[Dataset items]
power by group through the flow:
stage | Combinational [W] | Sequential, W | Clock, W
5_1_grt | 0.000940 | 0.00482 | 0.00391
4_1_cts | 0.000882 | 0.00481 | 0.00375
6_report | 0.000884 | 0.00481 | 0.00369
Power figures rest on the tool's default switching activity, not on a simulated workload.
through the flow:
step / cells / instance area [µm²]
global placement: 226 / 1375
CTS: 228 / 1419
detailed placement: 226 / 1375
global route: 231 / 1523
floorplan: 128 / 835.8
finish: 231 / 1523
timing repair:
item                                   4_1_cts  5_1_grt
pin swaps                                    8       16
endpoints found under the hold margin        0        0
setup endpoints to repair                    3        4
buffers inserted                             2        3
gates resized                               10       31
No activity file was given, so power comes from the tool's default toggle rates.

TASK DETAILS
Say only the number of lines above holding "placement".

ANSWER FOR THIS EXERCISE
2